__Task instructions__
From the data below, return the exact lines starting at the line containing "# the group" and ending at the line containing "lassign $p d i k", both included, and nothing else.
*** Opening Supplied information ***
From an optimization exercise on the open Yosys and OpenROAD flow, aimed at small area; shortcuts taken in it are not production practice. Only simulation tests tie the RTL to the original design; equivalence was not proved. No driver is modelled on the clock port, so clock power and skew are understated where the tree is cut down; a real chip needs a root buffer or a tree. Power figures rest on the tool's default switching activity, not on a simulated workload.

==> flow/design.v <==
module top_wrapper (
    input  wire       clk,
    input  wire       rst_n,
    input  wire       start_sample,
    input  wire       din1,
    output wire       cs_n,
    output wire       sclk,
    output wire       dac_sclk,
    output wire       dac_cs,
    output wire       dac_mosi,
    output wire       tx
);
  wire rst = !rst_n;
  reg  [8:0] lf;
  reg        sc;
  wire       term = (lf == 9'd364);
  wire       E    = term & !sc;
  always @(posedge clk) begin
    if (rst | term) lf <= 9'd0;
    else            lf <= {lf[7:0], ~(lf[8] ^ lf[4])};
    if (rst)        sc <= 1'b0;
    else if (term)  sc <= ~sc;
  end
  assign sclk     = sc;
  assign dac_sclk = sc;
  reg  [4:0] as;
  reg        db;                  
  wire adc_w1 = (as == 5'd17);
  wire adc_w2 = (as == 5'd18);
  wire       aset = (as == 5'd19) | (&as & !start_sample);
  wire [4:0] at   = {&as[3:0], &as[2:0], &as[1:0], as[0], 1'b1};
  always @(posedge clk) begin
    if (rst) as <= 5'd31;
    else if (E) as <= (as ^ at) | {5{aset}};
    if (E) db <= din1;
  end
  assign cs_n = as[4];
  reg [4:0] ds;
  wire       dset = (ds == 5'd16) | (ds == 5'd30 & !start_sample);
  wire [4:0] dt   = {&ds[3:0], &ds[2:0], &ds[1:0], ds[0], 1'b1};
  always @(posedge clk) begin
    if (rst) ds <= 5'd30;
    else if (E) ds <= dset ? 5'd30 : (ds ^ dt);
  end
  assign dac_cs   = ds[4];
  assign dac_mosi = !ds[4] & (ds[3] | ds[2]);
  reg [3:0] u;
  reg       pb;           
  reg       nb;           
  reg       txr;
  reg  [3:0] w;
  reg        e, f;
  wire push = (adc_w1 | adc_w2) & !f;
  wire pop  = (u == 4'd0) & !e;
  wire w0   = (w == 4'd0);
  wire w15  = (w == 4'd15);
  wire push_only = push & !pop;
  wire pop_only  = pop & !push;
  wire wu = E & push_only & !w15;
  wire wd = E & pop_only;
  wire [3:0] wt = {(wu & w[0] & w[1] & w[2]) | (wd & !w[0] & !w[1] & !w[2]),
                   (wu & w[0] & w[1])        | (wd & !w[0] & !w[1]),
                   (wu & w[0])               | (wd & !w[0]),
                   wu | wd};
  always @(posedge clk) begin
    if (rst) begin
      w <= 4'd0; e <= 1'b0; f <= 1'b0;
    end else begin
      w <= w ^ wt;
      if (E) begin
        e <= !push_only & (w0 | !start_sample);
        f <= !pop_only & (w15 | !start_sample);
      end
    end
  end
  reg  [6:0] ph;
  wire       cy  = &ph[2:0];
  wire       pp  = E & pop;
  wire       pu  = cy & !pp;
  wire       pdn = pp & !cy;
  wire [6:0] pt  = {(pu & ph[3] & ph[4] & ph[5]) | (pdn & !ph[3] & !ph[4] & !ph[5]),
                    (pu & ph[3] & ph[4])         | (pdn & !ph[3] & !ph[4]),
                    (pu & ph[3])                 | (pdn & !ph[3]),
                    pu | pdn,
                    ph[1] & ph[0], ph[0], 1'b1};
  always @(posedge clk) begin
    if (rst) ph <= 7'd0;
    else     ph <= ph ^ pt;
  end
  reg  [127:0] R;
  reg  [3:0]   hr;                            
  wire [2:0]   bi   = ph[2:0];
  wire         atw  = (ph[6:3] == w);
  wire         wlo  = atw & (as[4:3] == 2'b01) & (bi == ~as[2:0]);
  wire         whi  = atw & adc_w2 & !(w15 & pb);
  wire         rin  = wlo ? db : whi ? (!bi[2] & hr[3]) : R[127];
  wire         hin  = (as[4:2] == 3'b001 && ph[1:0] == ~as[1:0]) ? db : hr[3];
  always @(posedge clk) begin
    R  <= {R[126:0], rin};
    hr <= {hr[2:0], hin};
  end
  wire rd = !u[3] & (ph[6:3] == {4{pb}}) & (ph[2:0] == u[2:0]);
  always @(posedge clk) begin
    if (rd) nb <= R[127] & (pb | !w0);
    if (rst) begin
      u <= 4'd14; txr <= 1'b1;
    end else if (E) begin
      if (u == 4'd8) u <= 4'd14;
      else if (u != 4'd14 || !e) u <= u + 4'd1;
      txr <= u[3] | nb;
      pb  <= (u == 4'd0) ? !e : (pb & !u[3]);
    end
  end
  assign tx = txr;
endmodule
export LEC_CHECK = 0
export CAP_MARGIN = 20
export CORE_MARGIN = 2
export CORE_UTILIZATION = 70
export SLEW_MARGIN = 20
create_clock -name core_clock -period 10.0 [get_ports {clk}]
standard.sh (not shown) runs the stock make flow with config.mk's settings and CLKGATE_MAP_FILE= SYNTH_SCRIPT=/design/flow/synth_recipe.tcl, a recipe that flattens the netlist after the stock synthesis.
==> flow/flow/run.sh <==
#!/bin/bash
# Standard layout, except that the clock tree is built by flow/cts_tree.tcl
# (a root buffer and CTS_NLEAF or more group buffers, each driving the
# flip-flops of one area), and the ports are buffered with the smallest
# buffer. Each tool's output goes to standard.log and the ORFS logs.
set -euo pipefail
export PRE_CTS_TCL="$PWD/flow/cts_tree.tcl"
export CTS_NLEAF=8
export CTS_SLEW_TARGET_PS=115
export CTS_LEAF_CELL=sky130_fd_sc_hd__clkbuf_8
export CTS_ROOT_CELL=sky130_fd_sc_hd__clkbuf_1
export BUFFER_PORTS_ARGS="-inputs -outputs -buffer_cell sky130_fd_sc_hd__buf_1"
bash standard.sh > standard.log 2>&1
==> flow/flow/cts_tree.tcl <==
# A small clock tree in place of TritonCTS. The clock flip-flops are split
# into groups by position (balanced k-means), each group is driven by one
# clock buffer at its centre, and one root buffer between the clock port and
# the group buffers. The number of groups starts at CTS_NLEAF and grows until
# the largest slew at a flip-flop clock pin, estimated from the placement,
# is at most CTS_SLEW_TARGET_PS.

proc cts_groups {sinks nleaf} {
  set n [llength $sinks]
  set sorted [lsort -real -index 1 [lmap s $sinks {list $s [expr {[lindex $s 1] + [lindex $s 2]}]}]]
  set cx {}; set cy {}
  for {set k 0} {$k < $nleaf} {incr k} {
    set s [lindex [lindex $sorted [expr {int(($k + 0.5) * $n / $nleaf)}]] 0]
    lappend cx [lindex $s 1]; lappend cy [lindex $s 2]
  }
  set cap [expr {int(ceil(1.0 * $n / $nleaf)) + 2}]
  for {set iter 0} {$iter < 30} {incr iter} {
    set pairs {}
    set i 0
    foreach s $sinks {
      for {set k 0} {$k < $nleaf} {incr k} {
        set d [expr {abs([lindex $s 1] - [lindex $cx $k]) + abs([lindex $s 2] - [lindex $cy $k])}]
        lappend pairs [list $d $i $k]
      }
      incr i
    }
    set pairs [lsort -real -index 0 $pairs]
    set asg [lrepeat $n -1]
    set cnt [lrepeat $nleaf 0]
    foreach p $pairs {
      lassign $p d i k
      if {[lindex $asg $i] >= 0} continue
      if {[lindex $cnt $k] >= $cap} continue
      lset asg $i $k
      lset cnt $k [expr {[lindex $cnt $k] + 1}]
    }
    set sx [lrepeat $nleaf 0.0]; set sy [lrepeat $nleaf 0.0]
    for {set i 0} {$i < $n} {incr i} {
      set k [lindex $asg $i]
      lset sx $k [expr {[lindex $sx $k] + [lindex [lindex $sinks $i] 1]}]
      lset sy $k [expr {[lindex $sy $k] + [lindex [lindex $sinks $i] 2]}]
    }
    for {set k 0} {$k < $nleaf} {incr k} {
      if {[lindex $cnt $k] > 0} {
        lset cx $k [expr {[lindex $sx $k] / [lindex $cnt $k]}]
        lset cy $k [expr {[lindex $sy $k] / [lindex $cnt $k]}]
      }
    }
  }
  return [list $asg $cx $cy $cnt]
}

proc cts_place {inst x y} {
  set m [$inst getMaster]
  $inst setLocation [expr {int($x - [$m getWidth] / 2)}] [expr {int($y - [$m getHeight] / 2)}]
  $inst setPlacementStatus PLACED
}

proc cts_build {sinks nleaf} {
  set block [ord::get_db_block]
  set db [ord::get_db]
  set clknet [$block findNet clk]
  lassign [cts_groups $sinks $nleaf] asg cx cy cnt
  puts "custom cts: $nleaf groups, sizes $cnt"
  set root [odb::dbInst_create $block [$db findMaster $::env(CTS_ROOT_CELL)] "clkbuf_root"]
  set rnet [odb::dbNet_create $block "clknet_root"]
  $rnet setSigType CLOCK
  [$root findITerm A] connect $clknet
  [$root findITerm X] connect $rnet
  set mx 0.0; set my 0.0
  for {set k 0} {$k < $nleaf} {incr k} {
    set mx [expr {$mx + [lindex $cx $k] / $nleaf}]
    set my [expr {$my + [lindex $cy $k] / $nleaf}]
  }
  cts_place $root $mx $my
  set lmaster [$db findMaster $::env(CTS_LEAF_CELL)]
  set n [llength $sinks]
  for {set k 0} {$k < $nleaf} {incr k} {
    set buf [odb::dbInst_create $block $lmaster "clkbuf_leaf_$k"]
    set net [odb::dbNet_create $block "clknet_leaf_$k"]
    $net setSigType CLOCK
    [$buf findITerm A] connect $rnet
    [$buf findITerm X] connect $net
    cts_place $buf [lindex $cx $k] [lindex $cy $k]
    for {set i 0} {$i < $n} {incr i} {
      if {[lindex $asg $i] == $k} {
        set it [lindex [lindex $sinks $i] 0]
        $it disconnect
        $it connect $net
      }
    }
  }
}

proc cts_teardown {sinks nleaf} {
  set block [ord::get_db_block]
  set clknet [$block findNet clk]
  foreach s $sinks {
    set it [lindex $s 0]
    $it disconnect
    $it connect $clknet
  }
  for {set k 0} {$k < $nleaf} {incr k} {
    odb::dbInst_destroy [$block findInst "clkbuf_leaf_$k"]
    odb::dbNet_destroy [$block findNet "clknet_leaf_$k"]
  }
  odb::dbInst_destroy [$block findInst "clkbuf_root"]
  odb::dbNet_destroy [$block findNet "clknet_root"]
}

proc cts_max_slew_ps {} {
  estimate_parasitics -placement
  set worst 0.0
  foreach pin [all_registers -clock_pins -edge_triggered] {
    foreach edge {rise fall} {
      set s [get_property $pin slew_max_$edge]
      set ps [expr {[sta::time_ui_sta $s] * 1e12}]
      if {$ps > $worst} { set worst $ps }
    }
  }
  return $worst
}

proc clock_tree_synthesis {args} {
  set block [ord::get_db_block]
  set clknet [$block findNet clk]
  set sinks {}
  foreach it [$clknet getITerms] {
    set bb [[$it getInst] getBBox]
    lappend sinks [list $it [expr {([$bb xMin] + [$bb xMax]) / 2.0}] [expr {([$bb yMin] + [$bb yMax]) / 2.0}]]
  }
  puts "custom cts: [llength $sinks] sinks"
  set_propagated_clock [all_clocks]
  set nleaf $::env(CTS_NLEAF)
  while {1} {
    cts_build $sinks $nleaf
    set slew [cts_max_slew_ps]
    puts "custom cts: $nleaf groups, estimated worst clock pin slew $slew ps"
    if {$slew <= $::env(CTS_SLEW_TARGET_PS) || $nleaf >= 40} break
    cts_teardown $sinks $nleaf
    incr nleaf
  }
  $clknet setSigType CLOCK
}
The first run completed without violations.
*** Closing Supplied information ***
__Result of this task__
# the group buffers. The number of groups starts at CTS_NLEAF and grows until
# the largest slew at a flip-flop clock pin, estimated from the placement,
# is at most CTS_SLEW_TARGET_PS.

proc cts_groups {sinks nleaf} {
  set n [llength $sinks]
  set sorted [lsort -real -index 1 [lmap s $sinks {list $s [expr {[lindex $s 1] + [lindex $s 2]}]}]]
  set cx {}; set cy {}
  for {set k 0} {$k < $nleaf} {incr k} {
    set s [lindex [lindex $sorted [expr {int(($k + 0.5) * $n / $nleaf)}]] 0]
    lappend cx [lindex $s 1]; lappend cy [lindex $s 2]
  }
  set cap [expr {int(ceil(1.0 * $n / $nleaf)) + 2}]
  for {set iter 0} {$iter < 30} {incr iter} {
    set pairs {}
    set i 0
    foreach s $sinks {
      for {set k 0} {$k < $nleaf} {incr k} {
        set d [expr {abs([lindex $s 1] - [lindex $cx $k]) + abs([lindex $s 2] - [lindex $cy $k])}]
        lappend pairs [list $d $i $k]
      }
      incr i
    }
    set pairs [lsort -real -index 0 $pairs]
    set asg [lrepeat $n -1]
    set cnt [lrepeat $nleaf 0]
    foreach p $pairs {
      lassign $p d i k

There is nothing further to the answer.